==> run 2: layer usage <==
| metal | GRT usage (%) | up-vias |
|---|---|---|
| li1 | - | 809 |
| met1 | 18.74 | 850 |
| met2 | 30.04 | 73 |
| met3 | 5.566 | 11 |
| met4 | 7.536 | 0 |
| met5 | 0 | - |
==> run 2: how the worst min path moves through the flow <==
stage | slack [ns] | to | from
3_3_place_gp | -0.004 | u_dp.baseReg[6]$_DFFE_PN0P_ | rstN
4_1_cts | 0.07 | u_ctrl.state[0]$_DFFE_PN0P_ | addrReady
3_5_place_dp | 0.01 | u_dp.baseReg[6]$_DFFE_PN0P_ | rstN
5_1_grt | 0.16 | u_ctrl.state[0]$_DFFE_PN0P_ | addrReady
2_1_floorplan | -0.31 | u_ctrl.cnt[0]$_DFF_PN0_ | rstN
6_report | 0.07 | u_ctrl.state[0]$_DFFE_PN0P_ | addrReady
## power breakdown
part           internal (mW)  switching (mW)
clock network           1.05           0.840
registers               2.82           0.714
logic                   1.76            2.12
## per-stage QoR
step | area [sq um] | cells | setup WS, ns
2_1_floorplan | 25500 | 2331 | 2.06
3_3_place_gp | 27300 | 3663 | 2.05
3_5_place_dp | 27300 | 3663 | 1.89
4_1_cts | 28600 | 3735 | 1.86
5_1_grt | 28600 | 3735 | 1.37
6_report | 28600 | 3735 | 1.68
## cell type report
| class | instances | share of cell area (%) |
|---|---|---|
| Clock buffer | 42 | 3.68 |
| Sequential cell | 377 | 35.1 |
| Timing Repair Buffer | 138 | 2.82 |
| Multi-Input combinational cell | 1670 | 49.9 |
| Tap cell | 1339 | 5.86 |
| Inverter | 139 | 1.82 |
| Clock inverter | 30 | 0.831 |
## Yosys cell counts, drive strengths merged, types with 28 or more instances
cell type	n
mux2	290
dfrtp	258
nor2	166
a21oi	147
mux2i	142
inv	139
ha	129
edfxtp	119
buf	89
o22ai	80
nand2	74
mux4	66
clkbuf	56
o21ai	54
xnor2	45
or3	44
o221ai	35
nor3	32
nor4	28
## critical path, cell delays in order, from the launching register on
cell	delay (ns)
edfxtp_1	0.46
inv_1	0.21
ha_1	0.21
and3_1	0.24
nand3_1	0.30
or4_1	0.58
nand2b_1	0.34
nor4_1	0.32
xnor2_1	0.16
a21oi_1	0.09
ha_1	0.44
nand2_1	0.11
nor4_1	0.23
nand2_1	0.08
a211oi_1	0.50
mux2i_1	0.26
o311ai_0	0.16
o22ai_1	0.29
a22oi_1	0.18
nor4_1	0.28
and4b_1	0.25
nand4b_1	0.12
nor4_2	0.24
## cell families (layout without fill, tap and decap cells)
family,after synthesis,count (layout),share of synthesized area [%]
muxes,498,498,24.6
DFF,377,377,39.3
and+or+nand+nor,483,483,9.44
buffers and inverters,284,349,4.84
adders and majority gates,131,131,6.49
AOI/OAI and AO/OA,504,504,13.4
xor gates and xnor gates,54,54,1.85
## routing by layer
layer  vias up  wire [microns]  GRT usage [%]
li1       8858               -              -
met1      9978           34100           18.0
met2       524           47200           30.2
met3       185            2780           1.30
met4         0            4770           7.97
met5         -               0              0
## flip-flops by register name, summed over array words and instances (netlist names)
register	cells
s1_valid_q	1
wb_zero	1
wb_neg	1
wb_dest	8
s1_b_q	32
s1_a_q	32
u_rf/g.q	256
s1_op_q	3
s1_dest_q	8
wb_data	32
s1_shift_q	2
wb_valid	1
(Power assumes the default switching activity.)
**src/rtl/cart_dma_pkg.sv**
```systemverilog
package cart_dma_pkg;

  localparam int WORD_W   = 32;
  localparam int RAMREG_W = 24;
  localparam int LEN_W    = 24;
  localparam int CNT_W    = LEN_W + 1;
  localparam int SLOT_W   = 4;

  localparam logic [SLOT_W-1:0] SLOT_RAM     = 4'd0;
  localparam logic [SLOT_W-1:0] SLOT_CART    = 4'd1;
  localparam logic [SLOT_W-1:0] SLOT_TO_CART = 4'd2;
  localparam logic [SLOT_W-1:0] SLOT_TO_RAM  = 4'd3;
  localparam logic [SLOT_W-1:0] SLOT_STATUS  = 4'd4;
  localparam logic [SLOT_W-1:0] SLOT_SCR0    = 4'd5;

  typedef enum logic [1:0] {
    MV_IDLE,
    MV_READ,
    MV_WRITE,
    MV_FINISH
  } mover_state_e;

  function automatic logic [RAMREG_W-1:0] ram_start_of(input logic [RAMREG_W-1:0] a);
    return a & 24'h7F_FFFE;
  endfunction

  function automatic logic [WORD_W-1:0] cart_start_of(input logic [WORD_W-1:0] a);
    return a & 32'hFFFF_FFFE;
  endfunction

  function automatic logic [CNT_W-1:0] trim_count(input logic [LEN_W-1:0] len,
                                                  input logic [2:0] off);
    logic [CNT_W-1:0] raw;
    logic [CNT_W-1:0] sub;
    raw = {1'b0, len} + 25'd1;
    sub = {22'd0, off};
    return (raw > sub) ? (raw - sub) : '0;
  endfunction

endpackage

```
**src/rtl/cart_dma_scratch.sv**
```systemverilog
module cart_dma_scratch #(
  parameter int NUM   = 8,
  parameter int W     = 8,
  parameter int IDX_W = $clog2(NUM)
) (
  input  logic             clk_i,
  input  logic             rst_ni,
  input  logic             wr_en_i,
  input  logic [IDX_W-1:0] wr_idx_i,
  input  logic [W-1:0]     wr_data_i,
  output logic [W-1:0]     vals_o [NUM]
);

  for (genvar g = 0; g < NUM; g++) begin : g_slot
    logic [W-1:0] val_q;
    always_ff @(posedge clk_i) begin
      if (!rst_ni) begin
        val_q <= '0;
      end else if (wr_en_i && (wr_idx_i == IDX_W'(g))) begin
        val_q <= wr_data_i;
      end
    end
    assign vals_o[g] = val_q;
  end

endmodule

```
**src/rtl/cart_dma_mover.sv**
```systemverilog
module cart_dma_mover
  import cart_dma_pkg::*;
#(
  parameter int RAM_AW  = 23,
  parameter int CART_AW = 26
) (
  input  logic                clk_i,
  input  logic                rst_ni,
  input  logic                start_i,
  input  logic                to_cart_i,
  input  logic [RAMREG_W-1:0] ram_base_i,
  input  logic [WORD_W-1:0]   cart_base_i,
  input  logic [CNT_W-1:0]    count_i,
  output logic                busy_o,
  output logic                done_o,
  output logic [RAMREG_W-1:0] ram_end_o,
  output logic [WORD_W-1:0]   cart_end_o,
  output logic [RAM_AW-1:0]   ram_addr_o,
  output logic                ram_rd_o,
  input  logic [7:0]          ram_rdata_i,
  output logic                ram_wr_o,
  output logic [7:0]          ram_wdata_o,
  output logic [CART_AW-1:0]  cart_addr_o,
  output logic                cart_rd_o,
  input  logic [7:0]          cart_rdata_i,
  output logic                cart_wr_o,
  output logic [7:0]          cart_wdata_o
);

  mover_state_e        state_q;
  logic                to_cart_q;
  logic [RAMREG_W-1:0] ram_ptr_q;
  logic [WORD_W-1:0]   cart_ptr_q;
  logic [CNT_W-1:0]    left_q;

  always_ff @(posedge clk_i) begin
    if (!rst_ni) begin
      state_q    <= MV_IDLE;
      to_cart_q  <= 1'b0;
      ram_ptr_q  <= '0;
      cart_ptr_q <= '0;
      left_q     <= '0;
    end else begin
      unique case (state_q)
        MV_IDLE: begin
          if (start_i) begin
            to_cart_q  <= to_cart_i;
            ram_ptr_q  <= ram_base_i;
            cart_ptr_q <= cart_base_i;
            left_q     <= count_i;
            state_q    <= (count_i == '0) ? MV_FINISH : MV_READ;
          end
        end
        MV_READ: state_q <= MV_WRITE;
        MV_WRITE: begin
          ram_ptr_q  <= ram_ptr_q + 1'b1;
          cart_ptr_q <= cart_ptr_q + 1'b1;
          left_q     <= left_q - 1'b1;
          state_q    <= (left_q == CNT_W'(1)) ? MV_FINISH : MV_READ;
        end
        MV_FINISH: state_q <= MV_IDLE;
        default:   state_q <= MV_IDLE;
      endcase
    end
  end

  assign busy_o       = (state_q != MV_IDLE);
  assign done_o       = (state_q == MV_FINISH);
  assign ram_end_o    = ram_ptr_q;
  assign cart_end_o   = cart_ptr_q;

  assign ram_addr_o   = ram_ptr_q[RAM_AW-1:0];
  assign cart_addr_o  = cart_ptr_q[CART_AW-1:0];
  assign ram_rd_o     = (state_q == MV_READ)  &&  to_cart_q;
  assign cart_rd_o    = (state_q == MV_READ)  && !to_cart_q;
  assign cart_wr_o    = (state_q == MV_WRITE) &&  to_cart_q;
  assign ram_wr_o     = (state_q == MV_WRITE) && !to_cart_q;
  assign cart_wdata_o = ram_rdata_i;
  assign ram_wdata_o  = cart_rdata_i;

endmodule

```
**src/rtl/cart_dma_engine.sv**
```systemverilog
module cart_dma_engine
  import cart_dma_pkg::*;
#(
  parameter int RAM_AW      = 23,
  parameter int CART_AW     = 26,
  parameter int NUM_SCRATCH = 8
) (
  input  logic               clk_i,
  input  logic               rst_ni,
  input  logic [5:0]         bus_addr_i,
  input  logic               bus_wr_i,
  input  logic               bus_rd_i,
  input  logic [31:0]        bus_wdata_i,
  output logic [31:0]        bus_rdata_o,
  output logic               irq_o,
  output logic [RAM_AW-1:0]  ram_addr_o,
  output logic               ram_rd_o,
  input  logic [7:0]         ram_rdata_i,
  output logic               ram_wr_o,
  output logic [7:0]         ram_wdata_o,
  output logic [CART_AW-1:0] cart_addr_o,
  output logic               cart_rd_o,
  input  logic [7:0]         cart_rdata_i,
  output logic               cart_wr_o,
  output logic [7:0]         cart_wdata_o
);

  localparam int SCR_IDX_W = $clog2(NUM_SCRATCH);

  logic [RAMREG_W-1:0] ram_addr_q;
  logic [WORD_W-1:0]   cart_addr_q;
  logic [CNT_W-1:0]    len_to_cart_q;
  logic [CNT_W-1:0]    len_to_ram_q;
  logic                irq_q;
  logic [WORD_W-1:0]   rdata_q;

  // decoded bus events
  logic                aligned;
  logic [SLOT_W-1:0]   slot;
  logic [SLOT_W-1:0]   scr_rel;
  logic                scr_hit;
  logic                wr_hit;
  logic                start_req;
  logic                start_go;
  logic                irq_clear_evt;
  logic                busy;
  logic                done_evt;
  logic [RAMREG_W-1:0] ram_base;
  logic [WORD_W-1:0]   cart_base;
  logic [CNT_W-1:0]    count;
  logic [RAMREG_W-1:0] ram_end;
  logic [WORD_W-1:0]   cart_end;
  logic [7:0]          scr_vals [NUM_SCRATCH];
  logic [WORD_W-1:0]   rd_word;

  assign aligned       = (bus_addr_i[1:0] == 2'b00);
  assign slot          = bus_addr_i[5:2];
  assign scr_rel       = slot - SLOT_SCR0;
  assign scr_hit       = (slot >= SLOT_SCR0) && (scr_rel < SLOT_W'(NUM_SCRATCH));
  assign wr_hit        = bus_wr_i && aligned;
  assign start_req     = wr_hit && ((slot == SLOT_TO_CART) || (slot == SLOT_TO_RAM));
  assign start_go      = start_req && !busy;
  assign irq_clear_evt = wr_hit && (slot == SLOT_STATUS) && bus_wdata_i[1];

  assign ram_base  = ram_start_of(ram_addr_q);
  assign cart_base = cart_start_of(cart_addr_q);
  assign count     = trim_count(bus_wdata_i[LEN_W-1:0], ram_base[2:0]);

  cart_dma_mover #(
    .RAM_AW (RAM_AW),
    .CART_AW(CART_AW)
  ) u_mover (
    .clk_i       (clk_i),
    .rst_ni      (rst_ni),
    .start_i     (start_go),
    .to_cart_i   (slot == SLOT_TO_CART),
    .ram_base_i  (ram_base),
    .cart_base_i (cart_base),
    .count_i     (count),
    .busy_o      (busy),
    .done_o      (done_evt),
    .ram_end_o   (ram_end),
    .cart_end_o  (cart_end),
    .ram_addr_o  (ram_addr_o),
    .ram_rd_o    (ram_rd_o),
    .ram_rdata_i (ram_rdata_i),
    .ram_wr_o    (ram_wr_o),
    .ram_wdata_o (ram_wdata_o),
    .cart_addr_o (cart_addr_o),
    .cart_rd_o   (cart_rd_o),
    .cart_rdata_i(cart_rdata_i),
    .cart_wr_o   (cart_wr_o),
    .cart_wdata_o(cart_wdata_o)
  );

  cart_dma_scratch #(
    .NUM(NUM_SCRATCH),
    .W  (8)
  ) u_scratch (
    .clk_i    (clk_i),
    .rst_ni   (rst_ni),
    .wr_en_i  (wr_hit && scr_hit),
    .wr_idx_i (scr_rel[SCR_IDX_W-1:0]),
    .wr_data_i(bus_wdata_i[7:0]),
    .vals_o   (scr_vals)
  );

  // address registers: completion overrides a same-cycle software write
  always_ff @(posedge clk_i) begin
    if (!rst_ni) begin
      ram_addr_q  <= '0;
      cart_addr_q <= '0;
    end else if (done_evt) begin
      ram_addr_q  <= ram_end;
      cart_addr_q <= cart_end;
    end else if (wr_hit) begin
      if (slot == SLOT_RAM)  ram_addr_q  <= bus_wdata_i[RAMREG_W-1:0];
      if (slot == SLOT_CART) cart_addr_q <= bus_wdata_i;
    end
  end

  always_ff @(posedge clk_i) begin
    if (!rst_ni) begin
      len_to_cart_q <= '0;
      len_to_ram_q  <= '0;
    end else if (start_go) begin
      if (slot == SLOT_TO_CART) len_to_cart_q <= count;
      else                      len_to_ram_q  <= count;
    end
  end

  always_ff @(posedge clk_i) begin
    if (!rst_ni)            irq_q <= 1'b0;
    else if (done_evt)      irq_q <= 1'b1;
    else if (irq_clear_evt) irq_q <= 1'b0;
  end

  always_comb begin
    rd_word = '0;
    if (aligned) begin
      if (scr_hit) begin
        rd_word = {24'd0, scr_vals[scr_rel[SCR_IDX_W-1:0]]};
      end else begin
        unique case (slot)
          SLOT_RAM:     rd_word = {8'd0, ram_addr_q};
          SLOT_CART:    rd_word = cart_addr_q;
          SLOT_TO_CART: rd_word = {7'd0, len_to_cart_q};
          SLOT_TO_RAM:  rd_word = {7'd0, len_to_ram_q};
          SLOT_STATUS:  rd_word = {28'd0, irq_q, 1'b0, busy, busy};
          default:      rd_word = '0;
        endcase
      end
    end
  end

  always_ff @(posedge clk_i) begin
    if (!rst_ni)       rdata_q <= '0;
    else if (bus_rd_i) rdata_q <= rd_word;
  end

  assign bus_rdata_o = rdata_q;
  assign irq_o       = irq_q;

endmodule

```
<file path="src/rtl/dct_pkg.sv">
package dct_pkg;
    localparam int CNT_W  = 8;
    localparam int ADDR_W = 3;
    localparam int N_CMP  = 2;
    localparam int N_FLG  = N_CMP + 1;
    localparam int OVF_BIT = N_CMP;

    typedef logic [CNT_W-1:0] cnt_t;

    typedef enum logic [ADDR_W-1:0] {
        REG_COUNT = 3'd0,
        REG_CMP_A = 3'd1,
        REG_CMP_B = 3'd2,
        REG_FLAGS = 3'd3,
        REG_IRQEN = 3'd4
    } reg_addr_e;

    typedef struct packed {
        logic adv;   // tick accepted this cycle
        logic wrap;  // accepted tick at terminal count
        logic mask;  // compares suppressed on this tick
    } tick_evt_t;

    localparam cnt_t CNT_MAX = {CNT_W{1'b1}};

    function automatic cnt_t cnt_step(cnt_t c);
        return c + cnt_t'(1);
    endfunction
endpackage

</file>
<file path="src/rtl/dct_counter.sv">
module dct_counter
    import dct_pkg::*;
(
    input  logic      clk,
    input  logic      rst,
    input  logic      tick,
    input  logic      wr_en,
    input  cnt_t      wr_data,
    output cnt_t      cnt,
    output tick_evt_t evt
);
    logic blk_q;

    always_comb begin
        evt.adv  = tick & ~wr_en;
        evt.mask = blk_q;
        evt.wrap = evt.adv & (cnt == CNT_MAX);
    end

    always_ff @(posedge clk) begin
        if (rst) begin
            cnt   <= '0;
            blk_q <= 1'b0;
        end else if (wr_en) begin
            cnt   <= wr_data;
            blk_q <= 1'b1;
        end else if (evt.adv) begin
            cnt   <= cnt_step(cnt);
            blk_q <= 1'b0;
        end
    end


    cnt_hold_chk: assert property (@(posedge clk) disable iff (rst)
        (!tick && !wr_en) |=> $stable(cnt));


    wr_win_chk: assert property (@(posedge clk) disable iff (rst)
        wr_en |=> (cnt == $past(wr_data)));


    wrap_zero_chk: assert property (@(posedge clk) disable iff (rst)
        (tick && !wr_en && cnt == CNT_MAX) |=> (cnt == '0));
endmodule

</file>
<file path="src/rtl/dct_cmp_unit.sv">
module dct_cmp_unit
    import dct_pkg::*;
(
    input  logic      clk,
    input  logic      rst,
    input  logic      we,
    input  cnt_t      wdata,
    input  cnt_t      cnt,
    input  tick_evt_t evt,
    output cnt_t      cmp_q,
    output logic      hit,
    output logic      wave
);
    always_ff @(posedge clk) begin
        if (rst) begin
            cmp_q <= '0;
        end else if (we) begin
            cmp_q <= wdata;
        end
    end

    assign hit = evt.adv & ~evt.mask & (cnt == cmp_q);

    always_ff @(posedge clk) begin
        if (rst) begin
            wave <= 1'b0;
        end else if (hit) begin
            wave <= ~wave;
        end
    end


    mask_hold_chk: assert property (@(posedge clk) disable iff (rst)
        (evt.adv && evt.mask) |=> $stable(wave));


    hit_toggle_chk: assert property (@(posedge clk) disable iff (rst)
        hit |=> (wave != $past(wave)));
endmodule

</file>
<file path="src/rtl/dct_flags.sv">
module dct_flags
    import dct_pkg::*;
(
    input  logic             clk,
    input  logic             rst,
    input  logic [N_FLG-1:0] set,
    input  logic             clr_we,
    input  logic             en_we,
    input  logic [N_FLG-1:0] wdata,
    output logic [N_FLG-1:0] flags,
    output logic [N_FLG-1:0] en,
    output logic [N_FLG-1:0] irq
);
    logic [N_FLG-1:0] clr_mask;

    assign clr_mask = clr_we ? wdata : '0;

    always_ff @(posedge clk) begin
        if (rst) begin
            flags <= '0;
            en    <= '0;
        end else begin
            flags <= (flags & ~clr_mask) | set;
            if (en_we) begin
                en <= wdata;
            end
        end
    end

    assign irq = flags & en;


    w1c_chk: assert property (@(posedge clk) disable iff (rst)
        clr_we |=> ((flags & $past(wdata & ~set)) == '0));


    set_sticky_chk: assert property (@(posedge clk) disable iff (rst)
        (set != '0) |=> ((flags & $past(set)) == $past(set)));
endmodule

</file>
<file path="src/rtl/dual_cmp_timer.sv">
module dual_cmp_timer
    import dct_pkg::*;
(
    input  logic              clk,
    input  logic              rst,
    input  logic              tick,
    input  logic [ADDR_W-1:0] bus_addr,
    input  logic              bus_we,
    input  logic [CNT_W-1:0]  bus_wdata,
    output logic [CNT_W-1:0]  bus_rdata,
    output logic [N_CMP-1:0]  cmp_irq,
    output logic              ovf_irq,
    output logic [N_CMP-1:0]  wave_out
);
    localparam logic [ADDR_W-1:0] CMP_BASE = REG_CMP_A;

    cnt_t             cnt;
    tick_evt_t        evt;
    cnt_t             cmp_vals [N_CMP];
    logic [N_CMP-1:0] hits;
    logic [N_FLG-1:0] flags, en, irq;
    logic             cnt_we;

    assign cnt_we = bus_we && (bus_addr == REG_COUNT);

    dct_counter u_cnt (
        .clk     (clk),
        .rst     (rst),
        .tick    (tick),
        .wr_en   (cnt_we),
        .wr_data (bus_wdata),
        .cnt     (cnt),
        .evt     (evt)
    );

    for (genvar i = 0; i < N_CMP; i++) begin : g_cmp
        dct_cmp_unit u_cmp (
            .clk   (clk),
            .rst   (rst),
            .we    (bus_we && (bus_addr == CMP_BASE + ADDR_W'(i))),
            .wdata (bus_wdata),
            .cnt   (cnt),
            .evt   (evt),
            .cmp_q (cmp_vals[i]),
            .hit   (hits[i]),
            .wave  (wave_out[i])
        );
    end

    dct_flags u_flg (
        .clk    (clk),
        .rst    (rst),
        .set    ({evt.wrap, hits}),
        .clr_we (bus_we && (bus_addr == REG_FLAGS)),
        .en_we  (bus_we && (bus_addr == REG_IRQEN)),
        .wdata  (bus_wdata[N_FLG-1:0]),
        .flags  (flags),
        .en     (en),
        .irq    (irq)
    );

    assign cmp_irq = irq[N_CMP-1:0];
    assign ovf_irq = irq[OVF_BIT];

    always_comb begin
        bus_rdata = '0;
        if (bus_addr == REG_COUNT) begin
            bus_rdata = cnt;
        end else if (bus_addr == REG_FLAGS) begin
            bus_rdata = CNT_W'(flags);
        end else if (bus_addr == REG_IRQEN) begin
            bus_rdata = CNT_W'(en);
        end
        for (int i = 0; i < N_CMP; i++) begin
            if (bus_addr == CMP_BASE + ADDR_W'(i)) begin
                bus_rdata = cmp_vals[i];
            end
        end
    end


    irq_gate_chk: assert property (@(posedge clk) disable iff (rst)
        (en == '0) |-> (cmp_irq == '0 && !ovf_irq));
endmodule

</file>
● ● ● ●
## WORK ITEM
In the data above, copy every line where the string "area" appears.

## ANSWER FOR THIS EXERCISE
step | area [sq um] | cells | setup WS, ns
| class | instances | share of cell area (%) |
family,after synthesis,count (layout),share of synthesized area [%]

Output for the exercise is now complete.